Reforming of vegetable oil for production of hydrogen: A thermodynamic analysis

The vegetable oils are one of the promising renewable feedstock for production of hydrogen suitable for application in hydrogen based fuel cells for electrical power generation. In the present work, a thermodynamic equilibrium analysis of steam reforming (SR) and autothermal steam reforming (ATSR) of vegetable oils to synthesis gas was investigated by Gibbs free energy minimization method. The thermodynamic equilibrium analysis was performed considering the vegetable oils as a mixture of triglycerides containing three same fatty acid groups in the structure. The property method used for equilibrium analysis was first regressed using available physical and chemical properties of the considered triglycerides. The regressed property method was then used to calculate the equilibrium products composition. The effects of various parameters of SR of vegetable oils, temperature and steam-to-carbon ratio (SCR), on hydrogen yield and selectivity of CO and methane was studied in a broad range of temperature (573–1273 K) and SCRs (1–6). The optimum conditions for SR of vegetable oils were then determined for maximum hydrogen yield with very low selectivity of methane. The thermodynamic equilibrium analysis of ATSR of vegetable oils was then performed at different oxygen-to-carbon ratios and thermoneutral conditions were then determined for various operating conditions.

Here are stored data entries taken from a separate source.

$ cat src/rtl/sc_unit_sequencer_pkg.sv
// Shared types for the SC unit sequencer: uop encodings, FSM states, widths.
package sc_unit_sequencer_pkg;

    localparam int XLEN  = 32;
    localparam int TAG_W = 6;
    localparam int UOP_W = 7;

    typedef logic [UOP_W-1:0] sc_uop_t;

    localparam sc_uop_t UOP_CPOP = 7'h01;
    localparam sc_uop_t UOP_CLZ  = 7'h02;
    localparam sc_uop_t UOP_CTZ  = 7'h03;
    localparam sc_uop_t UOP_ROR  = 7'h04;
    localparam sc_uop_t UOP_ROL  = 7'h05;
    localparam sc_uop_t UOP_REV8 = 7'h06;
    localparam sc_uop_t UOP_ORCB = 7'h07;

    typedef enum logic [2:0] {
        IDLE,
        ISSUE,
        WAIT,
        WB,
        DRAIN
    } sc_seq_state_t;

endpackage

$ cat src/rtl/sc_unit_sequencer_if.sv
// Issue-lane, SC-unit and writeback signals of the sequencer.
interface sc_unit_sequencer_if;
    import sc_unit_sequencer_pkg::*;

    logic             flush_i;
    logic             req0_valid_i;
    sc_uop_t          req0_uop_i;
    logic [XLEN-1:0]  req0_a_i;
    logic [XLEN-1:0]  req0_b_i;
    logic [TAG_W-1:0] req0_tag_i;
    logic             req0_ready_o;
    logic             req1_valid_i;
    sc_uop_t          req1_uop_i;
    logic [XLEN-1:0]  req1_a_i;
    logic [XLEN-1:0]  req1_b_i;
    logic [TAG_W-1:0] req1_tag_i;
    logic             req1_ready_o;
    logic             cu_valid_o;
    sc_uop_t          cu_uop_o;
    logic [XLEN-1:0]  cu_a_o;
    logic [XLEN-1:0]  cu_b_o;
    logic             cu_ready_i;
    logic             cu_done_i;
    logic [XLEN-1:0]  cu_result_i;
    logic             wb_valid_o;
    logic [TAG_W-1:0] wb_tag_o;
    logic [XLEN-1:0]  wb_data_o;
    logic             wb_ready_i;

    modport slave (
        input  flush_i,
        input  req0_valid_i, req0_uop_i, req0_a_i, req0_b_i, req0_tag_i,
        output req0_ready_o,
        input  req1_valid_i, req1_uop_i, req1_a_i, req1_b_i, req1_tag_i,
        output req1_ready_o,
        output cu_valid_o, cu_uop_o, cu_a_o, cu_b_o,
        input  cu_ready_i, cu_done_i, cu_result_i,
        output wb_valid_o, wb_tag_o, wb_data_o,
        input  wb_ready_i
    );

    modport master (
        output flush_i,
        output req0_valid_i, req0_uop_i, req0_a_i, req0_b_i, req0_tag_i,
        input  req0_ready_o,
        output req1_valid_i, req1_uop_i, req1_a_i, req1_b_i, req1_tag_i,
        input  req1_ready_o,
        input  cu_valid_o, cu_uop_o, cu_a_o, cu_b_o,
        output cu_ready_i, cu_done_i, cu_result_i,
        input  wb_valid_o, wb_tag_o, wb_data_o,
        output wb_ready_i
    );

endinterface

$ cat src/rtl/sc_unit_sequencer_arb.sv
// 2-way lane arbiter. SC_ARB_FAIR_EN selects round-robin with a registered
// pointer; otherwise lane 0 has fixed priority and no pointer exists.
module sc_rr_arbiter (
    input  logic       clk,
    input  logic       rst,
    input  logic       en,
    input  logic [1:0] req,
    output logic [1:0] gnt
);

`ifdef SC_ARB_FAIR_EN
    // ptr names the lane that wins a tie; it moves off whichever lane won
    logic ptr;

    always_comb begin
        gnt = 2'b00;
        if (en) begin
            if (req == 2'b11) gnt = ptr ? 2'b10 : 2'b01;
            else              gnt = req;
        end
    end

    always_ff @(posedge clk or posedge rst) begin
        if (rst)       ptr <= 1'b0;
        else if (|gnt) ptr <= gnt[0];
    end
`else
    logic unused_clk_rst;
    assign unused_clk_rst = clk ^ rst;

    always_comb begin
        gnt = 2'b00;
        if (en) gnt = {req[1] & ~req[0], req[0]};
    end
`endif

endmodule

$ cat src/rtl/sc_unit_sequencer.sv
// Issues one SC op at a time from two lanes and holds its result for writeback.
// Arbitration mode is set by SC_ARB_FAIR_EN (see sc_rr_arbiter).
module sc_unit_sequencer
    import sc_unit_sequencer_pkg::*;
(
    input logic                cpu_clock_i,
    input logic                cpu_reset_i,
    sc_unit_sequencer_if.slave bus
);

    sc_seq_state_t    state, state_nxt;
    logic [1:0]       req, gnt;
    logic             arb_en, take, cu_fire, capture;
    logic             cu_valid, wb_valid;
    sc_uop_t          uop_q;
    logic [XLEN-1:0]  a_q, b_q, data_q;
    logic [TAG_W-1:0] tag_q;

    assign req     = {bus.req1_valid_i, bus.req0_valid_i};
    assign arb_en  = (state == IDLE) && !bus.flush_i && !cpu_reset_i;
    assign take    = |gnt;
    assign cu_fire = (state == ISSUE) && bus.cu_ready_i;
    assign capture = bus.cu_done_i && !bus.flush_i
                   && ((state == WAIT) || cu_fire);

    sc_rr_arbiter u_arb (
        .clk (cpu_clock_i),
        .rst (cpu_reset_i),
        .en  (arb_en),
        .req (req),
        .gnt (gnt)
    );

    always_ff @(posedge cpu_clock_i or posedge cpu_reset_i) begin
        if (cpu_reset_i) state <= IDLE;
        else             state <= state_nxt;
    end

    always_comb begin
        state_nxt = state;
        unique case (state)
            IDLE:  if (take) state_nxt = ISSUE;
            ISSUE: begin
                if (bus.cu_ready_i) begin
                    if (bus.cu_done_i) state_nxt = bus.flush_i ? IDLE : WB;
                    else               state_nxt = bus.flush_i ? DRAIN : WAIT;
                end else if (bus.flush_i) begin
                    state_nxt = IDLE;
                end
            end
            WAIT: begin
                if (bus.cu_done_i)    state_nxt = bus.flush_i ? IDLE : WB;
                else if (bus.flush_i) state_nxt = DRAIN;
            end
            WB:    if (bus.flush_i || bus.wb_ready_i) state_nxt = IDLE;
            DRAIN: if (bus.cu_done_i) state_nxt = IDLE;
            default: state_nxt = IDLE;
        endcase
    end

    always_comb begin
        cu_valid = 1'b0;
        wb_valid = 1'b0;
        unique case (state)
            ISSUE:   cu_valid = 1'b1;
            WB:      wb_valid = 1'b1;
            default: ;
        endcase
    end

    // Operands are sampled only on a grant; the result only when not flushed
    always_ff @(posedge cpu_clock_i or posedge cpu_reset_i) begin
        if (cpu_reset_i) begin
            uop_q  <= '0;
            a_q    <= '0;
            b_q    <= '0;
            tag_q  <= '0;
            data_q <= '0;
        end else begin
            if (take) begin
                uop_q <= gnt[1] ? bus.req1_uop_i : bus.req0_uop_i;
                a_q   <= gnt[1] ? bus.req1_a_i   : bus.req0_a_i;
                b_q   <= gnt[1] ? bus.req1_b_i   : bus.req0_b_i;
                tag_q <= gnt[1] ? bus.req1_tag_i : bus.req0_tag_i;
            end
            if (capture) data_q <= bus.cu_result_i;
        end
    end

    assign bus.req0_ready_o = gnt[0];
    assign bus.req1_ready_o = gnt[1];
    assign bus.cu_valid_o   = cu_valid;
    assign bus.cu_uop_o     = uop_q;
    assign bus.cu_a_o       = a_q;
    assign bus.cu_b_o       = b_q;
    assign bus.wb_valid_o   = wb_valid;
    assign bus.wb_tag_o     = tag_q;
    assign bus.wb_data_o    = data_q;

    // A done pulse with no op at the unit is ignored by the FSM above
    a_done_protocol: assert property (
        @(posedge cpu_clock_i) disable iff (cpu_reset_i)
        bus.cu_done_i |-> (state == WAIT || state == DRAIN || cu_fire)
    );

endmodule
==> src/rtl/game_pkg.sv <==
// Shared constants and the deal sequencer state encoding used across the game control blocks.
package game_pkg;

    localparam int CARD_NUM    = 106;
    localparam int IDX_W       = 7;
    localparam int CNT_W       = 4;
    localparam int INVALID_IDX = 110;
    localparam int HAND_DEAL   = 14;

    typedef enum logic [2:0] {
        IDLE,
        REQ,
        WAIT,
        COMMIT,
        FIN
    } deal_state_e;

endpackage

==> src/rtl/deal_cards.sv <==
// Deck owner and draw sequencer: requests one card at a time from draw_once and moves it deck -> hand.
// Optional build macro DEAL_CHECK_EN rejects out-of-range or already-dealt indices and redraws.
module deal_cards
    import game_pkg::*;
(
    input  logic                clk,
    input  logic                rst,
    input  logic                interboard_rst,
    input  logic                deal_start,
    input  logic [CNT_W-1:0]    deal_cnt,
    input  logic                draw_ready,
    input  logic                draw_done,
    input  logic [IDX_W-1:0]    drawn_card_idx,
    output logic                draw_one,
    output logic [CARD_NUM-1:0] available_card,
    output logic [CARD_NUM-1:0] hand_card,
    output logic [IDX_W-1:0]    deck_left,
    output logic                card_valid,
    output logic [IDX_W-1:0]    card_idx,
    output logic                busy,
    output logic                deal_done,
    output logic                deck_empty
);

    deal_state_e         r_state;
    logic [CNT_W-1:0]    r_remain;
    logic [IDX_W-1:0]    r_drawn_idx;
    logic [CARD_NUM-1:0] r_avail;
    logic [CARD_NUM-1:0] r_hand;
    logic [IDX_W-1:0]    r_deck_left;
    logic                r_draw_one;
    logic                r_card_valid;
    logic [IDX_W-1:0]    r_card_idx;
    logic                r_deal_done;
    logic                r_deck_empty;

    logic                w_in_range;
    logic                w_accept;
    logic [CNT_W-1:0]    w_remain_next;

    assign w_in_range    = (r_drawn_idx < IDX_W'(CARD_NUM));
    assign w_remain_next = r_remain - 1'b1;

`ifdef DEAL_CHECK_EN
    logic [7:0] r_err_cnt;
    // A card may only be committed if it is a real tile that is still in the deck.
    assign w_accept = w_in_range && r_avail[r_drawn_idx];
`else
    assign w_accept = 1'b1;
`endif

    // NOTE: the bitmaps are plain flops, not a RAM, so they take the async reset like any other state.
    always_ff @(posedge clk or negedge rst) begin
        if (!rst) begin
            r_state      <= IDLE;
            r_remain     <= '0;
            r_drawn_idx  <= IDX_W'(INVALID_IDX);
            r_avail      <= '1;
            r_hand       <= '0;
            r_deck_left  <= IDX_W'(CARD_NUM);
            r_draw_one   <= 1'b0;
            r_card_valid <= 1'b0;
            r_card_idx   <= '0;
            r_deal_done  <= 1'b0;
            r_deck_empty <= 1'b0;
`ifdef DEAL_CHECK_EN
            r_err_cnt    <= '0;
`endif
        end else if (interboard_rst) begin
            r_state      <= IDLE;
            r_remain     <= '0;
            r_drawn_idx  <= IDX_W'(INVALID_IDX);
            r_avail      <= '1;
            r_hand       <= '0;
            r_deck_left  <= IDX_W'(CARD_NUM);
            r_draw_one   <= 1'b0;
            r_card_valid <= 1'b0;
            r_card_idx   <= '0;
            r_deal_done  <= 1'b0;
            r_deck_empty <= 1'b0;
`ifdef DEAL_CHECK_EN
            r_err_cnt    <= '0;
`endif
        end else begin
            // NOTE: pulses default low here so every branch below only has to raise them.
            r_draw_one   <= 1'b0;
            r_card_valid <= 1'b0;
            r_deal_done  <= 1'b0;
            case (r_state)
                IDLE: begin
                    if (deal_start) begin
                        r_remain     <= deal_cnt;
                        r_deck_empty <= 1'b0;
                        r_state      <= (deal_cnt == '0) ? FIN : REQ;
                    end
                end
                REQ: begin
                    // draw_once divides by deck_left, so an empty deck must never be requested.
                    if (r_deck_left == '0) begin
                        r_deck_empty <= 1'b1;
                        r_state      <= FIN;
                    end else if (draw_ready) begin
                        r_draw_one <= 1'b1;
                        r_state    <= WAIT;
                    end
                end
                WAIT: begin
                    if (draw_done) begin
                        r_drawn_idx <= drawn_card_idx;
                        r_state     <= COMMIT;
                    end
                end
                COMMIT: begin
                    if (w_accept) begin
                        if (w_in_range) begin
                            r_avail[r_drawn_idx] <= 1'b0;
                            r_hand[r_drawn_idx]  <= 1'b1;
                        end
                        r_deck_left  <= r_deck_left - 1'b1;
                        r_remain     <= w_remain_next;
                        r_card_valid <= 1'b1;
                        r_card_idx   <= r_drawn_idx;
                        r_state      <= (w_remain_next == '0) ? FIN : REQ;
                    end else begin
`ifdef DEAL_CHECK_EN
                        r_err_cnt <= r_err_cnt + 1'b1;
`endif
                        r_state   <= REQ;
                    end
                end
                FIN: begin
                    r_deal_done <= 1'b1;
                    r_state     <= IDLE;
                end
                default: r_state <= IDLE;
            endcase
        end
    end

    assign draw_one       = r_draw_one;
    assign available_card = r_avail;
    assign hand_card      = r_hand;
    assign deck_left      = r_deck_left;
    assign card_valid     = r_card_valid;
    assign card_idx       = r_card_idx;
    assign busy           = (r_state != IDLE);
    assign deal_done      = r_deal_done;
    assign deck_empty     = r_deck_empty;

endmodule

==> config.mk <==
export PLATFORM = sky130hd
export DESIGN_NAME = deal_cards
export DESIGN_NICKNAME = d
export VERILOG_FILES = /design/src/rtl/game_pkg.sv /design/src/rtl/deal_cards.sv
export SDC_FILE = /design/constraint.sdc
export NUM_CORES = 1
export LEC_CHECK = 0
export ABC_AREA = 1
export BUFFER_PORTS_ARGS = -buffer_cell sky130_fd_sc_hd__buf_2
export CORE_MARGIN = 4
export CORE_UTILIZATION = 50
export DETAILED_ROUTE_END_ITERATION = 10
export PLACE_DENSITY = 0.71
export SYNTH_ARGS = -nofsm -noshare
export SYNTH_HDL_FRONTEND = slang
export SYNTH_SLANG_ARGS = --single-unit
==> constraint.sdc <==
create_clock -name clk -period 2.97 [get_ports clk]
set_input_delay 0.297 -clock clk [delete_from_list [all_inputs] [get_ports clk]]
set_output_delay 0.297 -clock clk [all_outputs]
set_load 0.01 [all_outputs]
<file path="config.mk">
export PLATFORM = sky130hd
export DESIGN_NAME = alu_share_arbiter
export DESIGN_NICKNAME = d
export VERILOG_FILES = /design/src/rtl/alu_share_arbiter.sv
export SDC_FILE = /design/constraint.sdc
export NUM_CORES = 1
export LEC_CHECK = 0
export CAP_MARGIN = 5
export CORE_AREA = 3 3 121 123
export CTS_CLUSTER_SIZE = 12
export DETAILED_ROUTE_END_ITERATION = 8
export DIE_AREA = 0 0 124 126
export PLACE_DENSITY_LB_ADDON = 0.15
export SLEW_MARGIN = 20
export SYNTH_ARGS = -nofsm -noshare
export SYNTH_HDL_FRONTEND = slang
export SYNTH_SLANG_ARGS = --single-unit
</file>
<file path="constraint.sdc">
create_clock -name clk -period 2.4 [get_ports clk]
set_clock_uncertainty 0.2 [all_clocks]
set_input_delay 0.36 -clock clk [delete_from_list [all_inputs] [get_ports clk]]
set_output_delay 0.36 -clock clk [all_outputs]
set_load 0.02 [all_outputs]
</file>
`config.mk`:
```
export PLATFORM = sky130hd
export DESIGN_NAME = beat_period_counter
export DESIGN_NICKNAME = d
export VERILOG_FILES = /design/src/rtl/beat_period_counter.sv
export SDC_FILE = /design/constraint.sdc
export NUM_CORES = 1
export LEC_CHECK = 0
export ABC_AREA = 1
export CAP_MARGIN = 10
export CORE_ASPECT_RATIO = 1.1
export CORE_MARGIN = 2
export CORE_UTILIZATION = 35
export DETAILED_ROUTE_END_ITERATION = 10
export GPL_TIMING_DRIVEN = 0
export PLACE_DENSITY = 0.66
export SETUP_SLACK_MARGIN = 0.3
export SLEW_MARGIN = 20
export SYNTH_ARGS = -nofsm -noshare
export SYNTH_HDL_FRONTEND = slang
export SYNTH_SLANG_ARGS = --single-unit
```
`constraint.sdc`:
```
create_clock -name CLK -period 2.9 [get_ports CLK]
set_clock_uncertainty 0.2 [all_clocks]
set_input_delay 0.58 -clock CLK [delete_from_list [all_inputs] [get_ports CLK]]
set_output_delay 0.58 -clock CLK [all_outputs]
set_load 0.03 [all_outputs]
```
`src/rtl/beat_period_counter.sv`:
```
// Beat period counter: times NUM_EDGES periods of the sampled beat signal in CLK cycles.
// Optional macro BEAT_GLITCH_FILTER_EN requires two high samples to qualify an edge.
module beat_period_counter #(
    parameter int CNT_W     = 16,
    parameter int NUM_EDGES = 4
) (
    input  logic             CLK,
    input  logic             RSTN,
    input  logic             START,
    input  logic [0:2]       SAMPLE_IN,
    output logic [CNT_W-1:0] COUNT_OUT,
    output logic             VALID,
    input  logic             ACK,
    output logic             BUSY,
    output logic             OVERFLOW
);

    typedef enum logic [1:0] {
        S_IDLE  = 2'd0,
        S_ARM   = 2'd1,
        S_COUNT = 2'd2,
        S_DONE  = 2'd3
    } state_t;

    localparam logic [CNT_W-1:0] CNT_MAX   = {CNT_W{1'b1}};
    localparam logic [CNT_W-1:0] CNT_ZERO  = {CNT_W{1'b0}};
    localparam logic [CNT_W-1:0] CNT_ONE   = {{(CNT_W-1){1'b0}}, 1'b1};
    localparam logic [7:0]       LAST_EDGE = 8'(NUM_EDGES - 1);

    state_t           state_q, state_d;
    logic [CNT_W-1:0] cyc_cnt_q, cyc_cnt_d;
    logic [7:0]       edge_cnt_q, edge_cnt_d;
    logic [CNT_W-1:0] count_out_q, count_out_d;
    logic             ovf_q, ovf_d;
    logic             valid_q, valid_d;
    logic             busy_q, busy_d;
    logic             edge_s;
    logic             final_edge_s;
    logic             cnt_at_max_s;

`ifdef BEAT_GLITCH_FILTER_EN
    assign edge_s = SAMPLE_IN[0] & SAMPLE_IN[1] & ~SAMPLE_IN[2];
`else
    logic unused_s;
    assign unused_s = SAMPLE_IN[0];
    assign edge_s   = SAMPLE_IN[1] & ~SAMPLE_IN[2];
`endif

    assign final_edge_s = edge_s && (edge_cnt_q == LAST_EDGE);
    assign cnt_at_max_s = (cyc_cnt_q == CNT_MAX);

    // State and datapath registers
    always_ff @(posedge CLK or negedge RSTN) begin
        if (!RSTN) begin
            state_q     <= S_IDLE;
            cyc_cnt_q   <= CNT_ZERO;
            edge_cnt_q  <= 8'd0;
            count_out_q <= CNT_ZERO;
            ovf_q       <= 1'b0;
            valid_q     <= 1'b0;
            busy_q      <= 1'b0;
        end else begin
            state_q     <= state_d;
            cyc_cnt_q   <= cyc_cnt_d;
            edge_cnt_q  <= edge_cnt_d;
            count_out_q <= count_out_d;
            ovf_q       <= ovf_d;
            valid_q     <= valid_d;
            busy_q      <= busy_d;
        end
    end

    // Next-state logic
    always_comb begin
        state_d = state_q;
        case (state_q)
            S_IDLE: begin
                if (START) state_d = S_ARM;
                else       state_d = S_IDLE;
            end
            S_ARM: begin
                if (edge_s) state_d = S_COUNT;
                else        state_d = S_ARM;
            end
            S_COUNT: begin
                if (final_edge_s || cnt_at_max_s) state_d = S_DONE;
                else                              state_d = S_COUNT;
            end
            S_DONE: begin
                if (ACK) state_d = S_IDLE;
                else     state_d = S_DONE;
            end
            default: state_d = S_IDLE;
        endcase
    end

    // Counters and result capture; a final edge takes priority over saturation
    always_comb begin
        cyc_cnt_d   = cyc_cnt_q;
        edge_cnt_d  = edge_cnt_q;
        count_out_d = count_out_q;
        ovf_d       = ovf_q;
        case (state_q)
            S_ARM: begin
                if (edge_s) begin
                    cyc_cnt_d  = CNT_ZERO;
                    edge_cnt_d = 8'd0;
                end else begin
                    cyc_cnt_d  = cyc_cnt_q;
                end
            end
            S_COUNT: begin
                if (cnt_at_max_s) cyc_cnt_d = cyc_cnt_q;
                else              cyc_cnt_d = cyc_cnt_q + CNT_ONE;
                if (edge_s) edge_cnt_d = edge_cnt_q + 8'd1;
                else        edge_cnt_d = edge_cnt_q;
                if (final_edge_s) begin
                    count_out_d = cnt_at_max_s ? CNT_MAX : (cyc_cnt_q + CNT_ONE);
                    ovf_d       = 1'b0;
                end else if (cnt_at_max_s) begin
                    count_out_d = CNT_MAX;
                    ovf_d       = 1'b1;
                end else begin
                    count_out_d = count_out_q;
                end
            end
            default: begin
                cyc_cnt_d = cyc_cnt_q;
            end
        endcase
    end

    // Status outputs decoded from the upcoming state so they are registered
    always_comb begin
        valid_d = 1'b0;
        busy_d  = 1'b0;
        case (state_d)
            S_ARM, S_COUNT: busy_d  = 1'b1;
            S_DONE:         valid_d = 1'b1;
            default: begin
                valid_d = 1'b0;
                busy_d  = 1'b0;
            end
        endcase
    end

    assign COUNT_OUT = count_out_q;
    assign OVERFLOW  = ovf_q;
    assign VALID     = valid_q;
    assign BUSY      = busy_q;

endmodule

```
==> qor.yml, run 1 <==
postSynthCellCount: 310
syn_area_um2: 2430
synth_xor_area_frac: 0.0108
dp.cells: 417
synth.distinct_cells: 31
fp.coreArea_um2: 6670
cp_slowest_cell: "clkdlybuf4s50_1"
path_class: "reg2out"
layout.area.seq_um2: 1130
pre_cts_slack_ns: 0.496
drive_gt1_frac: 0.117
placed_area_um2: 2790
gp_congestion: 0.844
path_delay_family: "buffers and inverters"
cts_tree: "yes"
synth.top_cell.area_share: 0.463
cpPeakStageDelay_ns: 0.68
io_buffers: 24
die_h_um: 91.4
yosys-mux-area-fraction: 0
start_util: 0.365
setup_viol: 0
drtAntennaViolNets: 0
outcome: "finished clean"
cts-resized-gates: 0
syn_area_per_cell_um2: 7.85
cts_root_buf: "clkbuf_8"
clk_path_buf_depth: 2
crit_path_end_kind: "output port"
synth_compound_area_frac: 0.0983
postCtsSetupBuffers: 0
nets: 352
holdBufCountCts: 0
worst_pin_slew_ns: 0.482
clk_pin_slew_worst_paths_ns: 0.08
multi_input_area_um2: 1120
viasPerCell: 4.96
drt_iter0_drc: 140
fin_cells: 424
synth_top_family_by_area: "simple AND/OR/NAND/NOR gates"
drv_slew: 0
htreeDepth: 2
dr.pass1.iters: 4
dieArea_um2: 7630
relSlewSlack: 0.679
grt_usage: 0.157
drv_cap: 0
synth_nets: 320
worst-path-buf-inv: 1
synth-seq-cells: 45
post-dp-hpwl_um: 4250
rsz0062_at_grt: "no"
cts_buffers: 5
vias: 2101
fill_cells: 667
chipWidth_um: 83.5
grt_overflow: 0
min_path_type: "in2async"
fin_util: 0.432
p_per_area_nw_per_um2: 712
yosysTopAreaCell: "dfrtp_1"
path_cells: "clkdlybuf4s50_1"
timing.fmax_mhz: 467
timing.final.ws_setup_ns: 0.757
ioPinCount: 26
wl_per_cell_um: 13.3
hold_ws_ns: 0.0246
power.total_mw: 2.05
yosys.area_share.simple: 0.338
clock_latency_ns: 0.30
critPathMaxFanout: 2
cp.arrival_ns: 1.36
grt_pass1_wl_um: 9790
wirelength_um: 5630
grt_pass1_vias: 2169
finalSetupTns_ns: 0
area_delta_synth_final_pct: 18.4
finalHoldViolCount: 0
final_area_um2: 2880
cts_num_sinks: 45
drc_errors: 0
yosysWarnings: 0
vdd_drop_max_mv: 0.421
antenna_found_initial: 0
rows: 31
diodes: 0
yosysSeqAreaShare: 0.463
critical_path_required_ns: 2.12
grt_max_degree: 27
power.leakage_nw: 1.37
fin_crit_ns: 2.14
synthAdderAreaFrac: 0.0154
yosys-top-cells-area: "dfrtp_1, nand2_1, nand3_1"
fin_crit_sh: 0.739
start_kind: "register"
==> kinds of logic (layout without fill, tap and decap cells) <==
family                     Yosys count  count (layout)
AOI/OAI and AO/OA                   39              39
buffers and inverters               43              75
and+or+nand+nor                    177             177
adders and majority gates            3               3
xor gates and xnor gates             3               3
DFF                                 45              45
==> flip-flops by register name (all words and copies together), names as in the netlist <==
| name | count |
|---|---|
| cyc_cnt_q | 16 |
| OVERFLOW | 1 |
| BUSY | 1 |
| state_q | 2 |
| COUNT_OUT | 16 |
| VALID | 1 |
| edge_cnt_q | 8 |
==> synthesized netlist by cell type, drive strengths merged <==
master,number
ha,3
or2,1
dfrtp,45
o31ai,1
a31oi,1
nand3,30
o21bai,2
xor2,3
nor3,1
buf,6
nand3b,1
nor2,42
inv,37
nand4,9
o211ai,1
a22o,1
o21a,1
a21oi,14
nand2,93
o21ai,18
==> routing by layer <==
metal  global-route usage  vias to the layer above  share of wire
met3               0.0327                       10          0.032
met4               0.0484                        0          0.018
li1                     -                     1063              -
met1                0.188                      991           0.44
met5                    0                        -              0
met2                0.282                       37           0.51
==> final cells by class <==
class	instances	area share
Buffer	6	0.0148
Tap cell	82	0.0356
Timing Repair Buffer	25	0.0886
Multi-Input combinational cell	222	0.391
Inverter	37	0.0482
Clock inverter	1	0.00261
Clock buffer	6	0.0287
Sequential cell	45	0.391
==> report_power, final <==
part           internal, mW  leakage, nW  switching (mW)
Combinational         0.259        0.757           0.472
Sequential            0.771        0.570           0.139
Clock                 0.189       0.0433           0.219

► Thermodynamic analysis of steam and autothermal reforming of vegetable oils.
► Vegetable oils are considered as mixture of triglycerides containing three same fatty acids.
► Regression of property method was done using physical properties of the triglycerides.
►  Optimum reforming condition is 875–925 K and steam-to-carbon ratio of 5–6.
► OCR of 0.53 requires for thermoneutral condition at 900 K and SCR of 3.